Many users on Twitter mistook the playwright for the CNN anchor and starting tweeting that King, the broadcaster, died instead.
Larry L. King, the writer whose magazine article about the popular Chicken Ranch bordello's last days was the basis for the musical and a movie, died Thursday. He was 83.
His wife, Barbara Blaine, said King died after battling emphysema at Chevy Chase House, a retirement home in Washington where he had been living the past six months, according to the Associated Press.
"One of the things that I will always remember about Larry is that he remained funny all the way through this illness," she said.
King is probably most well known for his book, "The Best Little Whorehouse" which propelled him from journeyman writer to accidental fame as a playwright.
He happened on his most famous story after a crusading Houston TV reporter, Marvin Zindler, exposed the Chicken Ranch as a den of prostitution. Over a two-day period, Zindler said, he counted 484 men arriving at the unmarked building outside La Grange, Tex.

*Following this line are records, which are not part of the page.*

**src/egsd_pkg.sv**
```systemverilog
`default_nettype none

package egsd_pkg;

   // Field widths fixed by the stream format.
   localparam int ByteWidth   = 8;
   localparam int ValueWidth  = 33;
   localparam int SuffixWidth = 32;
   localparam int LenWidth    = 6;
   localparam int StatusWidth = 2;
   localparam int ModeWidth   = 2;
   localparam int CsrWidth    = 6;
   localparam int BitCntWidth = 3;

   // Decode modes.
   localparam logic [ModeWidth-1:0] MODE_UE    = 2'd0;
   localparam logic [ModeWidth-1:0] MODE_SE    = 2'd1;
   localparam logic [ModeWidth-1:0] MODE_FIXED = 2'd2;

   // Result status codes.
   localparam logic [StatusWidth-1:0] ST_OK        = 2'd0;
   localparam logic [StatusWidth-1:0] ST_PREFIX    = 2'd1;
   localparam logic [StatusWidth-1:0] ST_TRUNCATED = 2'd2;

   // Register indexes.
   localparam logic REG_MODE = 1'b0;
   localparam logic REG_FLEN = 1'b1;

   // Fixed length limits and reset value.
   localparam logic [LenWidth-1:0] FLEN_MIN   = 6'd1;
   localparam logic [LenWidth-1:0] FLEN_MAX   = 6'd32;
   localparam logic [LenWidth-1:0] FLEN_RESET = 6'd8;

   // Commands from the controller to the datapath.
   typedef struct packed {
      logic load;
      logic step;
      logic trunc;
      logic drain;
   } cmd_type;

   // Status from the datapath to the controller.
   typedef struct packed {
      logic pend_valid;
      logic out_free;
   } stat_type;

   // One decoded result.
   typedef struct packed {
      logic signed [ValueWidth-1:0] value;
      logic [LenWidth-1:0]          length;
      logic [StatusWidth-1:0]       status;
   } res_type;

endpackage

`default_nettype wire

```
**src/egsd_ctrl.sv**
```systemverilog
`default_nettype none

module egsd_ctrl (
   input  wire              clock,
   input  wire              reset,
   input  wire              req_valid,
   output logic             req_ready,
   input  egsd_pkg::stat_type stat,
   output egsd_pkg::cmd_type  cmd
);
   import egsd_pkg::*;

   localparam logic [1:0] S_IDLE  = 2'd0;
   localparam logic [1:0] S_BITS  = 2'd1;
   localparam logic [1:0] S_TRUNC = 2'd2;
   localparam logic [1:0] S_DRAIN = 2'd3;

   logic [1:0]             state_ff, state_in;
   logic [BitCntWidth-1:0] bit_cnt_ff, bit_cnt_in;
   logic                   slot_ok;

   // A step that may make a result needs room in the pending slot.
   assign slot_ok   = !stat.pend_valid || stat.out_free;
   assign req_ready = (state_ff == S_IDLE);

   // Sequencer over the eight bits of a word, then the end checks.
   always_comb begin
      state_in   = state_ff;
      bit_cnt_in = bit_cnt_ff;
      cmd        = '0;
      case (state_ff)
         S_IDLE: begin
            if (req_valid) begin
               cmd.load   = 1'b1;
               bit_cnt_in = '0;
               state_in   = S_BITS;
            end
         end
         S_BITS: begin
            if (slot_ok) begin
               cmd.step   = 1'b1;
               bit_cnt_in = bit_cnt_ff + 1'b1;
               if (bit_cnt_ff == {BitCntWidth{1'b1}}) begin
                  state_in = S_TRUNC;
               end
            end
         end
         S_TRUNC: begin
            if (slot_ok) begin
               cmd.trunc = 1'b1;
               state_in  = S_DRAIN;
            end
         end
         S_DRAIN: begin
            if (!stat.pend_valid) begin
               state_in = S_IDLE;
            end else if (stat.out_free) begin
               cmd.drain = 1'b1;
               state_in  = S_IDLE;
            end
         end
         default: begin
            state_in = S_IDLE;
         end
      endcase
   end

   always_ff @(posedge clock) begin
      if (reset) begin
         state_ff   <= S_IDLE;
         bit_cnt_ff <= '0;
      end else begin
         state_ff   <= state_in;
         bit_cnt_ff <= bit_cnt_in;
      end
   end

`ifndef SYNTHESIS
   // At most one command is issued in a cycle.
   assert property (@(posedge clock) disable iff (reset)
      $onehot0({cmd.load, cmd.step, cmd.trunc, cmd.drain}))
      else $error("more than one datapath command at once");

   // The last result of a word is only moved out when the output slot is free.
   assert property (@(posedge clock) disable iff (reset)
      cmd.drain |-> (stat.pend_valid && stat.out_free))
      else $error("drain without a pending result or a free output");

   // An accepted word always starts with its first bit.
   assert property (@(posedge clock) disable iff (reset)
      cmd.load |=> (state_ff == S_BITS && bit_cnt_ff == '0))
      else $error("word accepted but bit sequence not started");
`endif

endmodule

`default_nettype wire

```
**src/egsd_datapath.sv**
```systemverilog
`default_nettype none

module egsd_datapath #(
   parameter int MAX_PREFIX = 31
) (
   input  wire                                     clock,
   input  wire                                     reset,
   input  egsd_pkg::cmd_type                       cmd,
   output egsd_pkg::stat_type                      stat,
   input  wire  [egsd_pkg::ByteWidth-1:0]          req_stream_byte,
   input  wire                                     req_end_of_stream,
   input  wire                                     csr_write_enable,
   input  wire                                     csr_index,
   input  wire  [egsd_pkg::CsrWidth-1:0]           csr_write_data,
   output logic                                    rsp_valid,
   input  wire                                     rsp_ready,
   output logic signed [egsd_pkg::ValueWidth-1:0]  rsp_value,
   output logic [egsd_pkg::LenWidth-1:0]           rsp_code_length,
   output logic [egsd_pkg::StatusWidth-1:0]        rsp_status,
   output logic                                    rsp_last_in_run
);
   import egsd_pkg::*;

   // The zero counter must hold one more than the longest legal prefix.
   localparam int ZeroWidth = $clog2(MAX_PREFIX + 2);

   // Configuration.
   logic [ModeWidth-1:0]   mode_ff;
   logic [LenWidth-1:0]    flen_ff;
   logic [LenWidth-1:0]    flen_eff;

   // Current word.
   logic [ByteWidth-1:0]   byte_ff;
   logic                   eos_ff;
   logic                   bit_val;

   // Code state. In the suffix phase the suffix register holds the code number
   // plus one, seeded with the leading one bit.
   logic                   in_suffix_ff, in_suffix_in;
   logic [ZeroWidth-1:0]   zeros_ff, zeros_in, zeros_inc;
   logic [ZeroWidth-1:0]   bits_left_ff, bits_left_in, bits_left_dec;
   logic [SuffixWidth-1:0] suffix_ff, suffix_in, suffix_shift;
   logic [LenWidth-1:0]    code_bits_ff, code_bits_in, code_bits_inc;

   // Result made by this cycle's step.
   logic                   res_fire;
   res_type                res_new;
   logic [SuffixWidth-1:0] code_num;
   logic [ValueWidth-1:0]  half_mag;
   logic [ValueWidth-1:0]  eg_value;

   // Pending slot and output register.
   res_type                pend_ff;
   logic                   pend_valid_ff;
   logic                   out_free;

   assign bit_val       = byte_ff[ByteWidth-1];
   assign code_bits_inc = code_bits_ff + 1'b1;
   assign zeros_inc     = zeros_ff + 1'b1;
   assign bits_left_dec = (bits_left_ff == '0) ? '0 : bits_left_ff - 1'b1;
   assign suffix_shift  = {suffix_ff[SuffixWidth-2:0], bit_val};

   // Fixed length clamped to its legal range.
   always_comb begin
      if (flen_ff < FLEN_MIN) begin
         flen_eff = FLEN_MIN;
      end else if (flen_ff > FLEN_MAX) begin
         flen_eff = FLEN_MAX;
      end else begin
         flen_eff = flen_ff;
      end
   end

   // Exp-Golomb value from the code number plus one held in suffix_shift.
   // Signed mode maps even (number plus one) to positive, odd to negative.
   assign code_num = suffix_shift - 1'b1;
   assign half_mag = {2'b00, suffix_shift[SuffixWidth-1:1]};
   always_comb begin
      if (mode_ff == MODE_SE) begin
         eg_value = suffix_shift[0] ? (~half_mag + 1'b1) : half_mag;
      end else begin
         eg_value = {1'b0, code_num};
      end
   end

   // One bit of decoding, or the end-of-stream check.
   always_comb begin
      in_suffix_in = in_suffix_ff;
      zeros_in     = zeros_ff;
      bits_left_in = bits_left_ff;
      suffix_in    = suffix_ff;
      code_bits_in = code_bits_ff;
      res_fire     = 1'b0;
      res_new      = '0;
      if (cmd.step) begin
         code_bits_in = code_bits_inc;
         if (mode_ff == MODE_FIXED) begin
            suffix_in = suffix_shift;
            if (code_bits_inc >= flen_eff) begin
               res_fire       = 1'b1;
               res_new.value  = {1'b0, suffix_shift};
               res_new.length = code_bits_inc;
               res_new.status = ST_OK;
            end
         end else if (in_suffix_ff) begin
            suffix_in    = suffix_shift;
            bits_left_in = bits_left_dec;
            if (bits_left_dec == '0) begin
               res_fire       = 1'b1;
               res_new.value  = eg_value;
               res_new.length = code_bits_inc;
               res_new.status = ST_OK;
            end
         end else if (!bit_val) begin
            zeros_in = zeros_inc;
            if (zeros_inc > ZeroWidth'(MAX_PREFIX)) begin
               res_fire       = 1'b1;
               res_new.length = code_bits_inc;
               res_new.status = ST_PREFIX;
            end
         end else if (zeros_ff == '0) begin
            res_fire       = 1'b1;
            res_new.length = code_bits_inc;
            res_new.status = ST_OK;
         end else begin
            in_suffix_in = 1'b1;
            bits_left_in = zeros_ff;
            suffix_in    = SuffixWidth'(1);
         end
      end else if (cmd.trunc) begin
         if (eos_ff && code_bits_ff != '0) begin
            res_fire       = 1'b1;
            res_new.length = code_bits_ff;
            res_new.status = ST_TRUNCATED;
         end
      end
      // A finished code starts over from the prefix.
      if (res_fire) begin
         in_suffix_in = 1'b0;
         zeros_in     = '0;
         bits_left_in = '0;
         suffix_in    = '0;
         code_bits_in = '0;
      end
   end

   // Configuration registers and code state; a write drops any partial code.
   always_ff @(posedge clock) begin
      if (reset) begin
         mode_ff      <= MODE_UE;
         flen_ff      <= FLEN_RESET;
         in_suffix_ff <= 1'b0;
         zeros_ff     <= '0;
         bits_left_ff <= '0;
         suffix_ff    <= '0;
         code_bits_ff <= '0;
      end else if (csr_write_enable) begin
         if (csr_index == REG_MODE) begin
            mode_ff <= csr_write_data[ModeWidth-1:0];
         end else begin
            flen_ff <= csr_write_data;
         end
         in_suffix_ff <= 1'b0;
         zeros_ff     <= '0;
         bits_left_ff <= '0;
         suffix_ff    <= '0;
         code_bits_ff <= '0;
      end else begin
         in_suffix_ff <= in_suffix_in;
         zeros_ff     <= zeros_in;
         bits_left_ff <= bits_left_in;
         suffix_ff    <= suffix_in;
         code_bits_ff <= code_bits_in;
      end
   end

   // Word shift register, most significant bit first.
   always_ff @(posedge clock) begin
      if (cmd.load) begin
         byte_ff <= req_stream_byte;
         eos_ff  <= req_end_of_stream;
      end else if (cmd.step) begin
         byte_ff <= {byte_ff[ByteWidth-2:0], 1'b0};
      end
   end

   assign out_free        = !rsp_valid || rsp_ready;
   assign stat.pend_valid = pend_valid_ff;
   assign stat.out_free   = out_free;

   // A new result waits in the pending slot until the next one shows whether
   // it is the last of its word.
   always_ff @(posedge clock) begin
      if (reset) begin
         pend_valid_ff <= 1'b0;
      end else if (res_fire) begin
         pend_valid_ff <= 1'b1;
      end else if (cmd.drain) begin
         pend_valid_ff <= 1'b0;
      end
   end

   always_ff @(posedge clock) begin
      if (res_fire) begin
         pend_ff <= res_new;
      end
   end

   // Output register.
   always_ff @(posedge clock) begin
      if (reset) begin
         rsp_valid <= 1'b0;
      end else if ((res_fire && pend_valid_ff) || cmd.drain) begin
         rsp_valid <= 1'b1;
      end else if (rsp_ready) begin
         rsp_valid <= 1'b0;
      end
   end

   always_ff @(posedge clock) begin
      if ((res_fire && pend_valid_ff) || cmd.drain) begin
         rsp_value       <= pend_ff.value;
         rsp_code_length <= pend_ff.length;
         rsp_status      <= pend_ff.status;
         rsp_last_in_run <= cmd.drain;
      end
   end

`ifndef SYNTHESIS
   // The pending result only moves out into a free output register.
   assert property (@(posedge clock) disable iff (reset)
      (res_fire && pend_valid_ff) |-> out_free)
      else $error("pending result pushed over a waiting output");

   // A code never runs past its longest legal length.
   assert property (@(posedge clock) disable iff (reset)
      in_suffix_ff |-> (bits_left_ff != '0 && zeros_ff <= ZeroWidth'(MAX_PREFIX)))
      else $error("suffix phase with no bits left or too long a prefix");

   // A word's final drain leaves nothing behind in the pending slot.
   assert property (@(posedge clock) disable iff (reset)
      cmd.drain |=> !pend_valid_ff)
      else $error("pending slot not empty after drain");
`endif

endmodule

`default_nettype wire

```
**src/exp_golomb_stream_decoder_core.sv**
```systemverilog
`default_nettype none

// Exp-Golomb stream decoder. Takes the stream one word (byte) at a time, most
// significant bit first, and gives one result word per finished code: ue(v),
// se(v) or u(n) as set by the mode register, with the code's length in bits
// and a status (ok, prefix too long, or truncated at the end of the stream). A
// word is accepted, then takes one step per bit, the end-of-stream check and a
// step to mark the last result of the word; these steps can stall while the
// result channel is busy. Results pass through a one-entry pending slot, so
// each is released once the next result or the end of its word is known, and
// the result register lets a new word enter while the last result still waits
// to be taken. The user must make configuration writes only while no word is
// in flight; the block does not enforce this. Any write drops a partial code.
module exp_golomb_stream_decoder_core #(
   parameter int MAX_PREFIX = 31
) (
   input  wire                                     clock,
   input  wire                                     reset,
   input  wire                                     req_valid,
   output logic                                    req_ready,
   input  wire  [egsd_pkg::ByteWidth-1:0]          req_stream_byte,
   input  wire                                     req_end_of_stream,
   output logic                                    rsp_valid,
   input  wire                                     rsp_ready,
   output logic signed [egsd_pkg::ValueWidth-1:0]  rsp_value,
   output logic [egsd_pkg::LenWidth-1:0]           rsp_code_length,
   output logic [egsd_pkg::StatusWidth-1:0]        rsp_status,
   output logic                                    rsp_last_in_run,
   input  wire                                     csr_write_enable,
   input  wire                                     csr_index,
   input  wire  [egsd_pkg::CsrWidth-1:0]           csr_write_data
);
   import egsd_pkg::*;

   cmd_type  cmd;
   stat_type stat;

   egsd_ctrl u_ctrl (
      .clock     (clock),
      .reset     (reset),
      .req_valid (req_valid),
      .req_ready (req_ready),
      .stat      (stat),
      .cmd       (cmd)
   );

   egsd_datapath #(
      .MAX_PREFIX (MAX_PREFIX)
   ) u_datapath (
      .clock             (clock),
      .reset             (reset),
      .cmd               (cmd),
      .stat              (stat),
      .req_stream_byte   (req_stream_byte),
      .req_end_of_stream (req_end_of_stream),
      .csr_write_enable  (csr_write_enable),
      .csr_index         (csr_index),
      .csr_write_data    (csr_write_data),
      .rsp_valid         (rsp_valid),
      .rsp_ready         (rsp_ready),
      .rsp_value         (rsp_value),
      .rsp_code_length   (rsp_code_length),
      .rsp_status        (rsp_status),
      .rsp_last_in_run   (rsp_last_in_run)
   );

endmodule

`default_nettype wire
```
**config.mk**
```make
export PLATFORM = sky130hd
export DESIGN_NAME = exp_golomb_stream_decoder_core
export DESIGN_NICKNAME = d
export VERILOG_FILES = /design/src/egsd_pkg.sv /design/src/egsd_ctrl.sv /design/src/egsd_datapath.sv /design/src/exp_golomb_stream_decoder_core.sv
export SDC_FILE = /design/constraint.sdc
export NUM_CORES = 1
export LEC_CHECK = 0
export BUFFER_PORTS_ARGS = -buffer_cell sky130_fd_sc_hd__clkbuf_2
export CELL_PAD_IN_SITES_DETAIL_PLACEMENT = 1
export CELL_PAD_IN_SITES_GLOBAL_PLACEMENT = 2
export CORE_ASPECT_RATIO = 2
export CORE_MARGIN = 2
export CORE_UTILIZATION = 38
export DETAILED_ROUTE_END_ITERATION = 8
export PLACE_DENSITY_LB_ADDON = 0.12
export SLEW_MARGIN = 20
export SYNTH_ARGS = -nofsm -noshare
export SYNTH_HDL_FRONTEND = slang
export SYNTH_SLANG_ARGS = --single-unit
```
**constraint.sdc**
```tcl
create_clock -name clock -period 5.9 [get_ports clock]
set_input_delay 1.18 -clock clock [delete_from_list [all_inputs] [get_ports clock]]
set_output_delay 1.18 -clock clock [all_outputs]
set_load 0.005 [all_outputs]
```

"Writing looks much easier than trapeze work, I know, until you sit before a typewriter long enough to realize it won't speak back unless spoken to," King wrote in "None Bit a Blockhead."
Meanwhile, the other Larry currently hosts his own show titled "Larry King Now" on the Internet network, Ora TV. British TV personality Piers Morgan took over his CNN spot when King left the network in December 2010.